Mr. Pickens was a true philanthropist, giving away an estimated $700 Million to various charities and one of the billionaires who signed The Giving Pledge, promising to donate at least half his wealth.   His list of donations is impressive, and I’m pleased to know he seemed genuinely interested in making a positive impact on the world via his wealth.

“I liked knowing that I helped a lot of people” is a telling statement.  Many folks find in retirement that true joy comes when you begin using your freedom to benefit others.  Generosity is something we should all strive for and retirement is a time to give back.


  • “Stay fit. You don’t want to get old and feel bad. You’ll also get a lot more accomplished and feel better about yourself if you stay fit. I didn’t make it to 91 by neglecting my health.”

Ah, a man after my own heart.  One of the areas I’m passionate about is the importance of taking care of ourselves as we age.  It’s why I attend a variety of fitness classes 5 days a week.  If there’s one thing you want to do to make your life better in the New Year, start getting serious about your fitness.  Read Younger Next Year if you need some motivation.  Thousands have demonstrated the value of a regular fitness routine.  Join us, you won’t regret it.


  • “Embrace change. Although older people are generally threatened by change, young people loved me because I embraced change rather than running from it. Change creates opportunity.”

I’ve found a willingness to embrace change is a major factor in a successful retirement and I’m glad I included it as the 7th commandment in my 10 Commandments of Retirement.  Retirement is a time of significant change in life and it’s best to approach it with a positive attitude.  It seems sometimes change is harder to accept as we age, but it doesn’t have to be that way. 

Embrace Change. 

Pursue Opportunity.


  • “Have faith, both in spiritual matters and in humanity, and in yourself. That faith will see you through the dark times we all navigate.”

I suspect everyone faces spiritual questions in their final days.  There’s nothing more important than understanding how you’ll spend your time in eternity.  Focus on your faith throughout your life and make it a priority in your daily life. Don’t put it off until your final days.  Your final day may come sooner than you think.


The last few lines are, indeed, the final words of T. Boones Pickens.  I think it’s best to include them in their entirety:

Over the years, my staff got used to hearing me in a meeting or on the phone asking, “Whaddya got?” That’s probably what my Maker is asking me about now.

Here’s my best answer.

I left an undying love for America, and the hope it presents for all. I left a passion for entrepreneurship, and the promise it sustains. I left the belief that future generations can and will do better than my own.

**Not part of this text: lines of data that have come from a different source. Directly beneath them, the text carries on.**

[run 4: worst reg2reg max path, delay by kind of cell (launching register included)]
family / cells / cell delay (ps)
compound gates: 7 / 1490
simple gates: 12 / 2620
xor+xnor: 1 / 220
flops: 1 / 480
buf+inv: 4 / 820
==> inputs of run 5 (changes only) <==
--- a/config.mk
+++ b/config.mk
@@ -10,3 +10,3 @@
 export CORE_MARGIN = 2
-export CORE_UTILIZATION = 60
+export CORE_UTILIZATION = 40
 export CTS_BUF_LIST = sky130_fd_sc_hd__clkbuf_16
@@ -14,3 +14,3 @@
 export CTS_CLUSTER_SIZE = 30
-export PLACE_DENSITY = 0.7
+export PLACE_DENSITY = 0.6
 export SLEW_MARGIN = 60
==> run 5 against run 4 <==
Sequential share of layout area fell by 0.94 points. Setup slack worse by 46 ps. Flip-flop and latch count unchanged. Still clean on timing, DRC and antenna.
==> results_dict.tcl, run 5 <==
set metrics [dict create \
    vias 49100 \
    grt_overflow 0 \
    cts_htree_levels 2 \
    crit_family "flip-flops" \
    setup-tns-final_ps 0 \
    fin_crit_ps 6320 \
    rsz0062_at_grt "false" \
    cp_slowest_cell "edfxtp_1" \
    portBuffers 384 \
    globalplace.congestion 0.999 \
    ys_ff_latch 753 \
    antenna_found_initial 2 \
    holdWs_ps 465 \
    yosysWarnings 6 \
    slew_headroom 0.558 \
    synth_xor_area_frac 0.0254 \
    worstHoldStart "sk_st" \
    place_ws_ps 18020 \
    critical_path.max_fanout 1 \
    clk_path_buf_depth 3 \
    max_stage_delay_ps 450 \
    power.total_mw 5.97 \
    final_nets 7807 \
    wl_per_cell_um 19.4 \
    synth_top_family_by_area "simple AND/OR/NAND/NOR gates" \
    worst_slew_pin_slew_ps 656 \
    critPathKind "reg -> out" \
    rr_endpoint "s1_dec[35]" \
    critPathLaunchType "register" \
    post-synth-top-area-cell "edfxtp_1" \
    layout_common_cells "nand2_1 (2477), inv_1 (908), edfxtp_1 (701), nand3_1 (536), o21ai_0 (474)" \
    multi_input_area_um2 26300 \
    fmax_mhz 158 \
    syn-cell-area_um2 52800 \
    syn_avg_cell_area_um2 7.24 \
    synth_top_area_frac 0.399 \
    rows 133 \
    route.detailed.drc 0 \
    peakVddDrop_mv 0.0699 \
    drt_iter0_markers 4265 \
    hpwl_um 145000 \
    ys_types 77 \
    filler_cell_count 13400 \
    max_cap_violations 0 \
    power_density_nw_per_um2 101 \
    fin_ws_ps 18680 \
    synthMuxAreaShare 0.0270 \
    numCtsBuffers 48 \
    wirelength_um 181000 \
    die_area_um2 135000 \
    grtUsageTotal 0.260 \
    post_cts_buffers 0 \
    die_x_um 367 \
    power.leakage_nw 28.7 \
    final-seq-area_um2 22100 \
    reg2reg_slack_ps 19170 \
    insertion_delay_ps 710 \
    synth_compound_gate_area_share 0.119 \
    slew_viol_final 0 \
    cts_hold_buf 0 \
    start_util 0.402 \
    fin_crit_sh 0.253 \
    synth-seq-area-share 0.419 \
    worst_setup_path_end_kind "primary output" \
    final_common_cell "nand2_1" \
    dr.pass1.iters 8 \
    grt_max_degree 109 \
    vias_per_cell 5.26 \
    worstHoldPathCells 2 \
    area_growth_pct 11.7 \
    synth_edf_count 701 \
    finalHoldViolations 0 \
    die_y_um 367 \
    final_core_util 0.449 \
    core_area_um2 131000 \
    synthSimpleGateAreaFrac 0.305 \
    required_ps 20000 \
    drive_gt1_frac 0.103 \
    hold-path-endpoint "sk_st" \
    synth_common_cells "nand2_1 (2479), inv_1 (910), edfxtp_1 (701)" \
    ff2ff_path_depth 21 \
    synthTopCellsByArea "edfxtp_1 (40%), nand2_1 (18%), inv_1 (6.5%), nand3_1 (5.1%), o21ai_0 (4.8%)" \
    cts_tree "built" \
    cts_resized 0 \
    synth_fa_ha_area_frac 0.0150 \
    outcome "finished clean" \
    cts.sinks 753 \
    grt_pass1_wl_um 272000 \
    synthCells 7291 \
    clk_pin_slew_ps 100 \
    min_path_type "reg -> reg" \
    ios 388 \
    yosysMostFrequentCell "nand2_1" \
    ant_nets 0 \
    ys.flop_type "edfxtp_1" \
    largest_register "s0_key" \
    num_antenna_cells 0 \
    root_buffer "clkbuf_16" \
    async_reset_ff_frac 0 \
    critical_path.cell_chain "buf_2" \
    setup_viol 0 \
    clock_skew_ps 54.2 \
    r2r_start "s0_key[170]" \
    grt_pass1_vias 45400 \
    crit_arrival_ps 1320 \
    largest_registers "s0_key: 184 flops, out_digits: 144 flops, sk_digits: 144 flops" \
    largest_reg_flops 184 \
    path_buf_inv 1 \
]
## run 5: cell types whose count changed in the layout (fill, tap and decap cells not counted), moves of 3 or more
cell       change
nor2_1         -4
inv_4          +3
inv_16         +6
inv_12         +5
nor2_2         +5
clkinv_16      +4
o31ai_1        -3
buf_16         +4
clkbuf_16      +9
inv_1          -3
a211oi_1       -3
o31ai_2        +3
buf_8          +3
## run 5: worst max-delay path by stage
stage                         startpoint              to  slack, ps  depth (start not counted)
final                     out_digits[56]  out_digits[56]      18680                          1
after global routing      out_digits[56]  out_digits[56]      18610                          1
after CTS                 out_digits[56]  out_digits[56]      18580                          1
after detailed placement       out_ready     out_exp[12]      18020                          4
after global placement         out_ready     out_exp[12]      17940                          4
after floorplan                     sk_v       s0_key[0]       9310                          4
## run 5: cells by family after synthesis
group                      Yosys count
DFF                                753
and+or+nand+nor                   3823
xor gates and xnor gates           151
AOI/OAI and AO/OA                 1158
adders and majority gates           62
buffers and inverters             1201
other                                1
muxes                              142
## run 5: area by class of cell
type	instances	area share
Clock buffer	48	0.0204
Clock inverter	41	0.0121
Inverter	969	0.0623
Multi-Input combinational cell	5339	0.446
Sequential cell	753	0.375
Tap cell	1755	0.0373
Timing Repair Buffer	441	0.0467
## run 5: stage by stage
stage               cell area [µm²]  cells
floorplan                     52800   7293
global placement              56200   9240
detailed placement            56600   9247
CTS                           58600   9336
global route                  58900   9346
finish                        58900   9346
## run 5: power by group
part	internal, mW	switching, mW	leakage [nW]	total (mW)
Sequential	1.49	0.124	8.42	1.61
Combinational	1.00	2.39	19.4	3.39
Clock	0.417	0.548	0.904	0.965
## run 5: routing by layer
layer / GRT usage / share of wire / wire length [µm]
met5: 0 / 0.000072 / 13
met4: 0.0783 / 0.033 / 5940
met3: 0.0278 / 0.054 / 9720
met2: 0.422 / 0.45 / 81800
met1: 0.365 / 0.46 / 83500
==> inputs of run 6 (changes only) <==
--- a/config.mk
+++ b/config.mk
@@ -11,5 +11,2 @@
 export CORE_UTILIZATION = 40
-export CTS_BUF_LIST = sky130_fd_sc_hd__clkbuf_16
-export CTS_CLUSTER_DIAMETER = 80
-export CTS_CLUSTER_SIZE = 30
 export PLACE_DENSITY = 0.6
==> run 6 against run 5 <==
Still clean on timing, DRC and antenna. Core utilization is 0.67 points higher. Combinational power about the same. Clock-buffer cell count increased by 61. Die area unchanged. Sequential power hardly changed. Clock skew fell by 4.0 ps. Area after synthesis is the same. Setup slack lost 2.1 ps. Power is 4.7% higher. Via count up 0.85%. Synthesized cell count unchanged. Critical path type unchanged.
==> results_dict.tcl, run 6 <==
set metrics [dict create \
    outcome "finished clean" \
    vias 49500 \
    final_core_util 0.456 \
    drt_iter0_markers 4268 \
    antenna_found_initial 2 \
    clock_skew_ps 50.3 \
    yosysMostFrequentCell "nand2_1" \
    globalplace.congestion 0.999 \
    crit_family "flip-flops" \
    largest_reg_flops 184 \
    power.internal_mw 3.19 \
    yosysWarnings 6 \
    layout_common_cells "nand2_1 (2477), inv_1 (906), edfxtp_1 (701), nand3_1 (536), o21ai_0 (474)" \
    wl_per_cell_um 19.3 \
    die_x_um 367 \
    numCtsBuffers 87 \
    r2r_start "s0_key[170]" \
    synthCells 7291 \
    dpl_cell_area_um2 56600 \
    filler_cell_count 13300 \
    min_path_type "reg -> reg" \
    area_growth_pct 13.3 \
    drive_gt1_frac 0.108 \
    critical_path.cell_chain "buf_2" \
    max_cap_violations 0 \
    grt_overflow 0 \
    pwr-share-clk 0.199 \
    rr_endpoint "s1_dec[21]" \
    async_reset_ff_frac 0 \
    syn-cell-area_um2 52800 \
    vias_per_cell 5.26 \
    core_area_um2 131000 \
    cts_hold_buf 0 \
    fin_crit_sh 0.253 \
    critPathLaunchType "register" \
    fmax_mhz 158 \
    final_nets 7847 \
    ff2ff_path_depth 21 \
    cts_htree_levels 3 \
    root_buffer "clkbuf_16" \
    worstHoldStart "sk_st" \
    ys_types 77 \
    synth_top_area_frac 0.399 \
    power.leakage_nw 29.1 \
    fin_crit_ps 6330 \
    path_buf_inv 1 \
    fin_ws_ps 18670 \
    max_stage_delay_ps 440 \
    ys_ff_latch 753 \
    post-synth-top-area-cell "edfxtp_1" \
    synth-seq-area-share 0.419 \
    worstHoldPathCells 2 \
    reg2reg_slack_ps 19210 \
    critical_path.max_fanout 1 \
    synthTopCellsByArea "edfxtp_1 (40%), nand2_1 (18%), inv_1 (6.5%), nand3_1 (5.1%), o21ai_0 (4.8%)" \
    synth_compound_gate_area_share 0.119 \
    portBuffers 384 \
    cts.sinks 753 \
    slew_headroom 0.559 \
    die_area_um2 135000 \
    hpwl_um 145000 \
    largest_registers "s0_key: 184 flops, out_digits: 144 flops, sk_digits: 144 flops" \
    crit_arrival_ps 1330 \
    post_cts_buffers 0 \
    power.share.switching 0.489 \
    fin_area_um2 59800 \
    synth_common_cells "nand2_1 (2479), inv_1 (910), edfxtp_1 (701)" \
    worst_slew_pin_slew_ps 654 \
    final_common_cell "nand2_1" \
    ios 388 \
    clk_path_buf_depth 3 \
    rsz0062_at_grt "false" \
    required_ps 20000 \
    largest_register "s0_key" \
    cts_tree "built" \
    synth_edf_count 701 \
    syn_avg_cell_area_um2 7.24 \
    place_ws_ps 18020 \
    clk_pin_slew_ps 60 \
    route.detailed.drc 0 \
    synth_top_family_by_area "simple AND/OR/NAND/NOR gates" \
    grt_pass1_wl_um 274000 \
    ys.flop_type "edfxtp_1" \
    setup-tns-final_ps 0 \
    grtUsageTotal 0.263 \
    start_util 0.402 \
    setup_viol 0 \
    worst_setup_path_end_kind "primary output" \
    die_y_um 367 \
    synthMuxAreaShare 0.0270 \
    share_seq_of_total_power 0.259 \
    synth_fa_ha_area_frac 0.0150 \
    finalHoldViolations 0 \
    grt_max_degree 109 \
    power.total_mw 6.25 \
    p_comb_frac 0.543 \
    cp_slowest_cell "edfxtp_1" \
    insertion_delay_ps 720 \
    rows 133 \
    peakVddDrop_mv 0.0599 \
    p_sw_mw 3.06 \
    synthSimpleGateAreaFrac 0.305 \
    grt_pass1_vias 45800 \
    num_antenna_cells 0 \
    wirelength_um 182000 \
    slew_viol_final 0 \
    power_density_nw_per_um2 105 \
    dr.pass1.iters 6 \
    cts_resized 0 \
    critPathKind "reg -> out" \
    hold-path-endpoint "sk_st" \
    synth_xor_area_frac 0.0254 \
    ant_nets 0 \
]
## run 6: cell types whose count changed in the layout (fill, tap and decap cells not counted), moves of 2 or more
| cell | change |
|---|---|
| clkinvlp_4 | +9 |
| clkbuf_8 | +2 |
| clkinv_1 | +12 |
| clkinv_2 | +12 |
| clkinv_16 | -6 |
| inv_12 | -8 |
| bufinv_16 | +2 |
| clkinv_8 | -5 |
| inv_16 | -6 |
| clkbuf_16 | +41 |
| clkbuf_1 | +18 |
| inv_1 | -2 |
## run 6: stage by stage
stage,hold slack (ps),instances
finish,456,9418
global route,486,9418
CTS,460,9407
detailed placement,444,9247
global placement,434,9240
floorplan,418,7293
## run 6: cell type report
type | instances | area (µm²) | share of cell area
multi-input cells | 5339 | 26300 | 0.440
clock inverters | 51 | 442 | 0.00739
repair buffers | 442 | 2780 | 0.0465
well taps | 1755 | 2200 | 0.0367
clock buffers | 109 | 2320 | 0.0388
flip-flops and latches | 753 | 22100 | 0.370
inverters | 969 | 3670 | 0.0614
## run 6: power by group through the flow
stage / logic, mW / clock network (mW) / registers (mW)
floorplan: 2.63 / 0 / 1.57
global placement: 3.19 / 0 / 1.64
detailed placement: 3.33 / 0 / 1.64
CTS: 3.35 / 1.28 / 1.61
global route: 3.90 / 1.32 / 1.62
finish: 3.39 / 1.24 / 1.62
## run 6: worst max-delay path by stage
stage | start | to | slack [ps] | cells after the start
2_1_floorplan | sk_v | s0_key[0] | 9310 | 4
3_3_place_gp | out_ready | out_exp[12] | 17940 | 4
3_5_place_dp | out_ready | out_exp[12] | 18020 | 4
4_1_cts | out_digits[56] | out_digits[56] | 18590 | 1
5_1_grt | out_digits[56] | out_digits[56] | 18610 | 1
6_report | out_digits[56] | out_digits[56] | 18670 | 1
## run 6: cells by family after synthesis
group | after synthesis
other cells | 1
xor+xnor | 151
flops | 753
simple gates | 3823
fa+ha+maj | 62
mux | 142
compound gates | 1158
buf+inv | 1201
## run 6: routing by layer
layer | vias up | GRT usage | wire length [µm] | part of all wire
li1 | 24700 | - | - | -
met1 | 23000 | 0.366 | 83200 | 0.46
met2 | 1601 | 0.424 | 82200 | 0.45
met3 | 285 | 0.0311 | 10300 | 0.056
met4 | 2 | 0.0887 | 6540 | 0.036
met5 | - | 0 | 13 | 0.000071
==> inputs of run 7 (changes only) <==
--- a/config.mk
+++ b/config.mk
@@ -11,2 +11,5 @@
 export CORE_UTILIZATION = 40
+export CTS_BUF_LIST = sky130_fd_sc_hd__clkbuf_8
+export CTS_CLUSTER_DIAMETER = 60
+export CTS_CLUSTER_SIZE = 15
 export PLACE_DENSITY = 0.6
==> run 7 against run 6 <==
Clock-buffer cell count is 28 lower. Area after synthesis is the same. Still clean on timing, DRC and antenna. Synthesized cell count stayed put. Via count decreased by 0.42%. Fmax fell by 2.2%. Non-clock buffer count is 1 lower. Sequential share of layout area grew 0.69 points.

Thank you. It’s time we all move on.

And now, he’s gone. 

He’s moved on.

I find it a bit surreal to read the final words of T. Boones Pickens.  I suspect it was a bit of a struggle for him to write them, and I wonder what he was thinking as put these words together.  Somehow, it seemed important to share his words with you today.  I encourage you to think about what he had to say.


The final words of T. Boone Pickens are an interesting look into the mind of a dying man.  It’s interesting to think about what we’d write if we knew we were near death.  What is the most important thing you could write to another person in your final days?  It seems a bit of a morbid topic, but it’s important for each of us to think about what really matters to us. 

Retirement is a time to decide what we want to be known for.  What our legacy will be.  What we want to accomplish with our lives.  Take some time to decide what matters to you.

Our lives will all be over someday.

Live yours to the fullest.


Your Turn:  Which of the final words of T. Boone Pickens most resonates with you?  What would you want to say to people in your final days?  It’s an interesting mental exercise, and I look forward to your thoughts in the comments.